Lately, whenever I’ve gone out drinking at places where I don’t know any of the employees (and there are some, not many but some), I wonder if the person popping the top on my beer is a member of Life Behind Bars, a Facebook group comprising bartenders, servers, and anyone else working in the service industry. The group, according to its mission statement, is the “ultimate social media forum” for service industry employees, who proudly refer to themselves as “inmates.” Its stated goal is to “unite the service industry one story at a time.”
Of course, if you’ve ever spent time with waiters and bartenders when they’re off the clock, you’ve likely heard most of these yarns. By and large, their plots can be pared down to a three-act drama of inconvenience, increasingly unbelievable indignities, and a tip that’s inversely proportionate to the level of hassle. I don’t mean to trivialize the trials and tribulations of the service industry, but if you don’t bring people food and beverages for a living, the tune sounds kind of repetitive. But if you’re an insider, oh man …
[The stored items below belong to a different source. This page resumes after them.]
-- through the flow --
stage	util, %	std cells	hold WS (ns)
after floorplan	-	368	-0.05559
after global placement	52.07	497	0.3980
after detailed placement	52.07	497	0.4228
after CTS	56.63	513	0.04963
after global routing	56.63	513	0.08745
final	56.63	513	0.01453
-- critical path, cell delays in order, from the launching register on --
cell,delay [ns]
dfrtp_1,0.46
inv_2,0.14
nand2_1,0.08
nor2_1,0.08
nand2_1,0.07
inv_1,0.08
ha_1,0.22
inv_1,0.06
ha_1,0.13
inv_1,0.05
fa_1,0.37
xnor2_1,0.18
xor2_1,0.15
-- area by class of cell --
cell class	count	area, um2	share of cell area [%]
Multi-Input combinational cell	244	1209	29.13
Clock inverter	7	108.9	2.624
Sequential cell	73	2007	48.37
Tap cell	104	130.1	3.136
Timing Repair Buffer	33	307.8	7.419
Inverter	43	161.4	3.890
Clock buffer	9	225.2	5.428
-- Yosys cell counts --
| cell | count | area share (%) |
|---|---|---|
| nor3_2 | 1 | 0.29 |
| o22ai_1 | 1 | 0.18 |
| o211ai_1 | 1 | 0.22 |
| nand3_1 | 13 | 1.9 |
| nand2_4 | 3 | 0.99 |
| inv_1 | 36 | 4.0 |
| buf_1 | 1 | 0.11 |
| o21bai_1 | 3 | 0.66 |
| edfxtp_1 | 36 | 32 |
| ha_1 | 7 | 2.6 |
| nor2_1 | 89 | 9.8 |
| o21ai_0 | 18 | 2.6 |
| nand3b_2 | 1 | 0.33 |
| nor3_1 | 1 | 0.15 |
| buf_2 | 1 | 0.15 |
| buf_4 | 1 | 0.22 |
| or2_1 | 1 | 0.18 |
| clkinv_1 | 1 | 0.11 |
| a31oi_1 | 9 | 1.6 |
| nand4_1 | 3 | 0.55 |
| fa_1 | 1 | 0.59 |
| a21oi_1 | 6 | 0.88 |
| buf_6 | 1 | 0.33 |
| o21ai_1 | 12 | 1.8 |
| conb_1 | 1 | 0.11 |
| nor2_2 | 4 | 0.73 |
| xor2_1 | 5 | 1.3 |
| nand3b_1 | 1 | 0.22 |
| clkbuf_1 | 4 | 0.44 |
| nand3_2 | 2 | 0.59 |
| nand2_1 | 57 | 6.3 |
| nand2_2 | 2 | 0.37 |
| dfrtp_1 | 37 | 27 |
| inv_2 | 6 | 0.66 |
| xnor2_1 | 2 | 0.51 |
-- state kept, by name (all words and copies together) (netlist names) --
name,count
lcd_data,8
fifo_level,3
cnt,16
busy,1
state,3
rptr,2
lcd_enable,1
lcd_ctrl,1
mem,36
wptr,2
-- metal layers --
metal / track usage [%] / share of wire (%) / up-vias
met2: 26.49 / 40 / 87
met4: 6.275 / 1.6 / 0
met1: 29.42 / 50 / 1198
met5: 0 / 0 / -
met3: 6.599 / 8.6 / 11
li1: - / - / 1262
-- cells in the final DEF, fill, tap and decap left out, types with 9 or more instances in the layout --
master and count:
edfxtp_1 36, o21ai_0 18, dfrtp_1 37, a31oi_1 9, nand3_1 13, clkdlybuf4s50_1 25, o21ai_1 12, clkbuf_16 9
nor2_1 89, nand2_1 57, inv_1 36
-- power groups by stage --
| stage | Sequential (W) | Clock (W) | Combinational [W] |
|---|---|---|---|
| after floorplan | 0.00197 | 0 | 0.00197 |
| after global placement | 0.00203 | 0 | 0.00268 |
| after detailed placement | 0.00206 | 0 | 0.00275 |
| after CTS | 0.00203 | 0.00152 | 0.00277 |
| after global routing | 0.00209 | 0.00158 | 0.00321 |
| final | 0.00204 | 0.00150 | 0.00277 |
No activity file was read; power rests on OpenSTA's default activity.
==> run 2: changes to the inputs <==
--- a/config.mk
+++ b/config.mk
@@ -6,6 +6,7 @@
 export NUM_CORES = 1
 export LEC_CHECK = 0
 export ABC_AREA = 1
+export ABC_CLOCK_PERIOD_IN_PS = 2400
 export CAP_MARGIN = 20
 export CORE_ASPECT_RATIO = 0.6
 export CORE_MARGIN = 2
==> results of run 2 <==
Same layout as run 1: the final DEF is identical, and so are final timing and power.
--- src/rtl/seg_scan_driver.sv ---
// Time-multiplexed seven-segment scan driver: rotates active-low digit enables,
// decodes the returned hex digit into blanked, registered segment/dp lines.
module seg_scan_driver #(
    parameter int NUM_DIGITS     = 8,
    parameter int SCAN_DIV       = 100000,
    parameter int BLANK_CYC      = 2,
    parameter int SEG_ACTIVE_LOW = 1
) (
    input  logic                  clk,
    input  logic                  rst_n,
    input  logic [3:0]            num,
    input  logic [NUM_DIGITS-1:0] digit_mask,
    input  logic [NUM_DIGITS-1:0] dp_mask,
    output logic [NUM_DIGITS-1:0] en,
    output logic [6:0]            seg,
    output logic                  dp,
    output logic                  frame_tick
);

    localparam int IDX_W = (NUM_DIGITS > 1) ? $clog2(NUM_DIGITS) : 1;
    localparam int CNT_W = (SCAN_DIV > 1) ? $clog2(SCAN_DIV) : 1;
    localparam logic [CNT_W-1:0] CNT_LAST = CNT_W'(SCAN_DIV - 1);
    localparam logic [IDX_W-1:0] IDX_RST  = IDX_W'(NUM_DIGITS - 1);
    localparam logic             DP_OFF   = (SEG_ACTIVE_LOW != 0);
    localparam logic [6:0]       SEG_OFF  = (SEG_ACTIVE_LOW != 0) ? 7'h7F : 7'h00;

    logic [CNT_W-1:0]      div_cnt, div_next;
    logic [IDX_W-1:0]      idx, idx_next, above_idx, lowest_idx;
    logic                  act, act_next;
    logic                  boundary, found_above, found_any, show;
    logic [NUM_DIGITS-1:0] en_next;
    logic [6:0]            seg_next;
    logic                  dp_next, tick_next;

    function automatic logic [6:0] hex_to_seg(input logic [3:0] v);
        logic [6:0] s;
        case (v)
            4'h0: s = 7'h3F;  4'h1: s = 7'h06;  4'h2: s = 7'h5B;  4'h3: s = 7'h4F;
            4'h4: s = 7'h66;  4'h5: s = 7'h6D;  4'h6: s = 7'h7D;  4'h7: s = 7'h07;
            4'h8: s = 7'h7F;  4'h9: s = 7'h6F;  4'hA: s = 7'h77;  4'hB: s = 7'h7C;
            4'hC: s = 7'h39;  4'hD: s = 7'h5E;  4'hE: s = 7'h79;  default: s = 7'h71;
        endcase
        return s;
    endfunction

    // Find both the next used digit above idx and the lowest used digit, for circular wrap.
    always_comb begin
        found_above = 1'b0;
        found_any   = 1'b0;
        above_idx   = idx;
        lowest_idx  = idx;
        for (int i = 0; i < NUM_DIGITS; i++) begin
            if (digit_mask[i]) begin
                if (!found_any) begin
                    lowest_idx = IDX_W'(i);
                    found_any  = 1'b1;
                end
                if (!found_above && (i > int'(idx))) begin
                    above_idx   = IDX_W'(i);
                    found_above = 1'b1;
                end
            end
        end
    end

    // Outputs are computed from the post-edge slot position so that the first
    // cycle of a new slot is already blanked and never shows the old digit.
    always_comb begin
        boundary = (div_cnt == CNT_LAST);
        div_next = boundary ? '0 : div_cnt + 1'b1;
        idx_next = idx;
        act_next = act;
        if (boundary) begin
            act_next = found_any;
            if (found_any) begin
                idx_next = found_above ? above_idx : lowest_idx;
            end
        end
        tick_next = boundary && found_any && (idx_next <= idx);
        en_next   = (act_next && digit_mask[idx_next]) ? ~(NUM_DIGITS'(1) << idx_next) : '1;
        show      = (en_next != '1) && (int'(div_next) >= BLANK_CYC);
        seg_next  = SEG_OFF;
        dp_next   = DP_OFF;
        if (show) begin
            seg_next = (SEG_ACTIVE_LOW != 0) ? ~hex_to_seg(num) : hex_to_seg(num);
            dp_next  = dp_mask[idx_next] ^ DP_OFF;
        end
    end

    always_ff @(posedge clk or negedge rst_n) begin
        if (!rst_n) begin
            div_cnt    <= '0;
            idx        <= IDX_RST;
            act        <= 1'b0;
            en         <= '1;
            seg        <= SEG_OFF;
            dp         <= DP_OFF;
            frame_tick <= 1'b0;
        end else begin
            div_cnt    <= div_next;
            idx        <= idx_next;
            act        <= act_next;
            en         <= en_next;
            seg        <= seg_next;
            dp         <= dp_next;
            frame_tick <= tick_next;
        end
    end

endmodule
$ cat src/rtl/alu_input_encode.sv
// Purpose: combinational encode of a decoded RV32I integer op into ALU inputs.
// Ports: req (alu_issue_req_t) in, alu (alu_inputs_t) out.
// Latency: zero (pure combinational); no flow control of its own.
module alu_input_encode
  import alu_issue_pkg::*;
(
  input  alu_issue_req_t req,
  output alu_inputs_t    alu
);

  logic [XLEN-1:0] op1;
  logic [XLEN-1:0] op2;
  logic [2:0]      fn3;
  logic            is_rs1;
  logic            sgn;

  always_comb begin
    alu    = '0;
    is_rs1 = (req.op1_sel == OP1_RS1);
    // LUI/AUIPC are plain adds regardless of whatever fn3 bits decode left.
    fn3    = is_rs1 ? req.fn3 : 3'b000;

    case (req.op1_sel)
      OP1_RS1: op1 = req.rs1;
      OP1_PC:  op1 = req.pc;
      default: op1 = '0;
    endcase
    op2 = req.is_imm ? req.imm : req.rs2;

    // Only SLTU compares unsigned; everything else extends with the sign bit.
    sgn = (fn3 != 3'b011);

    alu.in1          = {sgn & op1[XLEN-1], op1};
    alu.in2          = {sgn & op2[XLEN-1], op2};
    alu.shifter_in   = op1;
    alu.shift_amount = op2[4:0];

    case (fn3)
      3'b000: begin
        // There is no SUBI: fn7_5 only selects subtract for register ops.
        alu.subtract = req.fn7_5 & ~req.is_imm & is_rs1;
        alu.logic_op = LOGIC_ADD;
      end
      3'b010, 3'b011: begin
        alu.subtract = 1'b1;
        alu.slt_path = 1'b1;
        alu.logic_op = LOGIC_ADD;
      end
      3'b100: alu.logic_op = LOGIC_XOR;
      3'b110: alu.logic_op = LOGIC_OR;
      3'b111: alu.logic_op = LOGIC_AND;
      3'b001: begin
        alu.shifter_path = 1'b1;
        alu.lshift       = 1'b1;
      end
      default: begin // 3'b101: SRL/SRA, fn7_5 already carries imm[10] for OP-IMM
        alu.shifter_path = 1'b1;
        alu.arith        = req.fn7_5;
      end
    endcase
  end

endmodule

$ cat src/rtl/alu_issue.sv
// Purpose: registered ALU operand issue stage with a 2-entry skid buffer.
// Latency: 1 cycle accept -> out_valid; 1 op/cycle sustained with out_ready=1.
// Backpressure: in_ready is a flop, low only when out reg and skid are both full.
// Ports: clk, rst (sync, active-high), flush, in_valid/in_ready/in_req,
//        out_valid/out_ready/out_alu/out_id.
// Optional: define ALU_ISSUE_PERF_EN to add perf_issued / perf_stall counters.
module alu_issue
  import alu_issue_pkg::*;
#(
  parameter int ID_W = ALU_ID_W
) (
  input  logic           clk,
  input  logic           rst,
  input  logic           flush,
  input  logic           in_valid,
  output logic           in_ready,
  input  alu_issue_req_t in_req,
  output logic           out_valid,
  input  logic           out_ready,
  output alu_inputs_t    out_alu,
  output logic [ID_W-1:0] out_id
`ifdef ALU_ISSUE_PERF_EN
  ,
  output logic [31:0]    perf_issued,
  output logic [31:0]    perf_stall
`endif
);

  alu_inputs_t     enc_alu;
  logic [ID_W-1:0] enc_id;

  alu_input_encode u_encode (
    .req (in_req),
    .alu (enc_alu)
  );

  assign enc_id = ID_W'(in_req.id);

  issue_state_t    state_q, state_nxt;
  logic            in_ready_q;
  alu_inputs_t     out_alu_q, skid_alu_q;
  logic [ID_W-1:0] out_id_q, skid_id_q;

  logic accept;
  logic load_out;
  logic load_skid;
  logic skid_to_out;

  assign accept    = in_valid & in_ready_q;
  assign in_ready  = in_ready_q;
  assign out_valid = (state_q != ST_EMPTY);
  assign out_alu   = out_alu_q;
  assign out_id    = out_id_q;

  always_comb begin
    state_nxt   = state_q;
    load_out    = 1'b0;
    load_skid   = 1'b0;
    skid_to_out = 1'b0;

    case (state_q)
      ST_EMPTY: begin
        if (accept) begin
          state_nxt = ST_ONE;
          load_out  = 1'b1;
        end
      end
      ST_ONE: begin
        if (accept && !out_ready) begin
          state_nxt = ST_TWO;
          load_skid = 1'b1;
        end else if (accept) begin
          load_out = 1'b1;
        end else if (out_ready) begin
          state_nxt = ST_EMPTY;
        end
      end
      ST_TWO: begin
        if (out_ready) begin
          state_nxt   = ST_ONE;
          skid_to_out = 1'b1;
        end
      end
      default: state_nxt = ST_EMPTY;
    endcase

    // Flush discards everything, including an op handshaken this cycle.
    if (flush) begin
      state_nxt   = ST_EMPTY;
      load_out    = 1'b0;
      load_skid   = 1'b0;
      skid_to_out = 1'b0;
    end
  end

  always_ff @(posedge clk) begin
    if (rst) begin
      state_q    <= ST_EMPTY;
      in_ready_q <= 1'b1;
      out_alu_q  <= '0;
      out_id_q   <= '0;
      skid_alu_q <= '0;
      skid_id_q  <= '0;
    end else begin
      state_q    <= state_nxt;
      // Registered copy of (next state != TWO) keeps in_ready off any comb path.
      in_ready_q <= (state_nxt != ST_TWO);
      if (load_out) begin
        out_alu_q <= enc_alu;
        out_id_q  <= enc_id;
      end else if (skid_to_out) begin
        out_alu_q <= skid_alu_q;
        out_id_q  <= skid_id_q;
      end
      if (load_skid) begin
        skid_alu_q <= enc_alu;
        skid_id_q  <= enc_id;
      end
    end
  end

`ifdef ALU_ISSUE_PERF_EN
  logic [31:0] perf_issued_q, perf_stall_q;

  always_ff @(posedge clk) begin
    if (rst) begin
      perf_issued_q <= '0;
      perf_stall_q  <= '0;
    end else begin
      if (out_valid && out_ready && (perf_issued_q != 32'hFFFF_FFFF))
        perf_issued_q <= perf_issued_q + 32'd1;
      if (out_valid && !out_ready && (perf_stall_q != 32'hFFFF_FFFF))
        perf_stall_q <= perf_stall_q + 32'd1;
    end
  end

  assign perf_issued = perf_issued_q;
  assign perf_stall  = perf_stall_q;
`endif

endmodule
Sunday afternoon is probably the best reading time. The rants encompass a wide world of server cruelty perpetuated by a gross menagerie of cluelessly imperious customers, and in addition to tales accumulated on Friday and Saturday nights, Sunday afternoons are full of workers who got cut from their shifts after the brunch rush has died down. If you want to get keyed up by reading some server’s account of an after-church 10-top that included four bratty, sugar packet-shredding toddlers and their cheap-ass parents, I can think of no better site (but that may be because I’ve never bothered to check out waiterrant.net). I’d be lying if I said I’ve never spent a good hour swiping through the inmates’ endless tales of rancor on my phone, and if I said I never joined the virtual mob, well, my pants would burst into flames. Sometimes, feeling that all that bile seems inordinately whiny, I wish we inmates would just shut up or get other jobs, but then I see a photo of a check split 16 ways, and I am reminded that the job can be a lot of fucking work.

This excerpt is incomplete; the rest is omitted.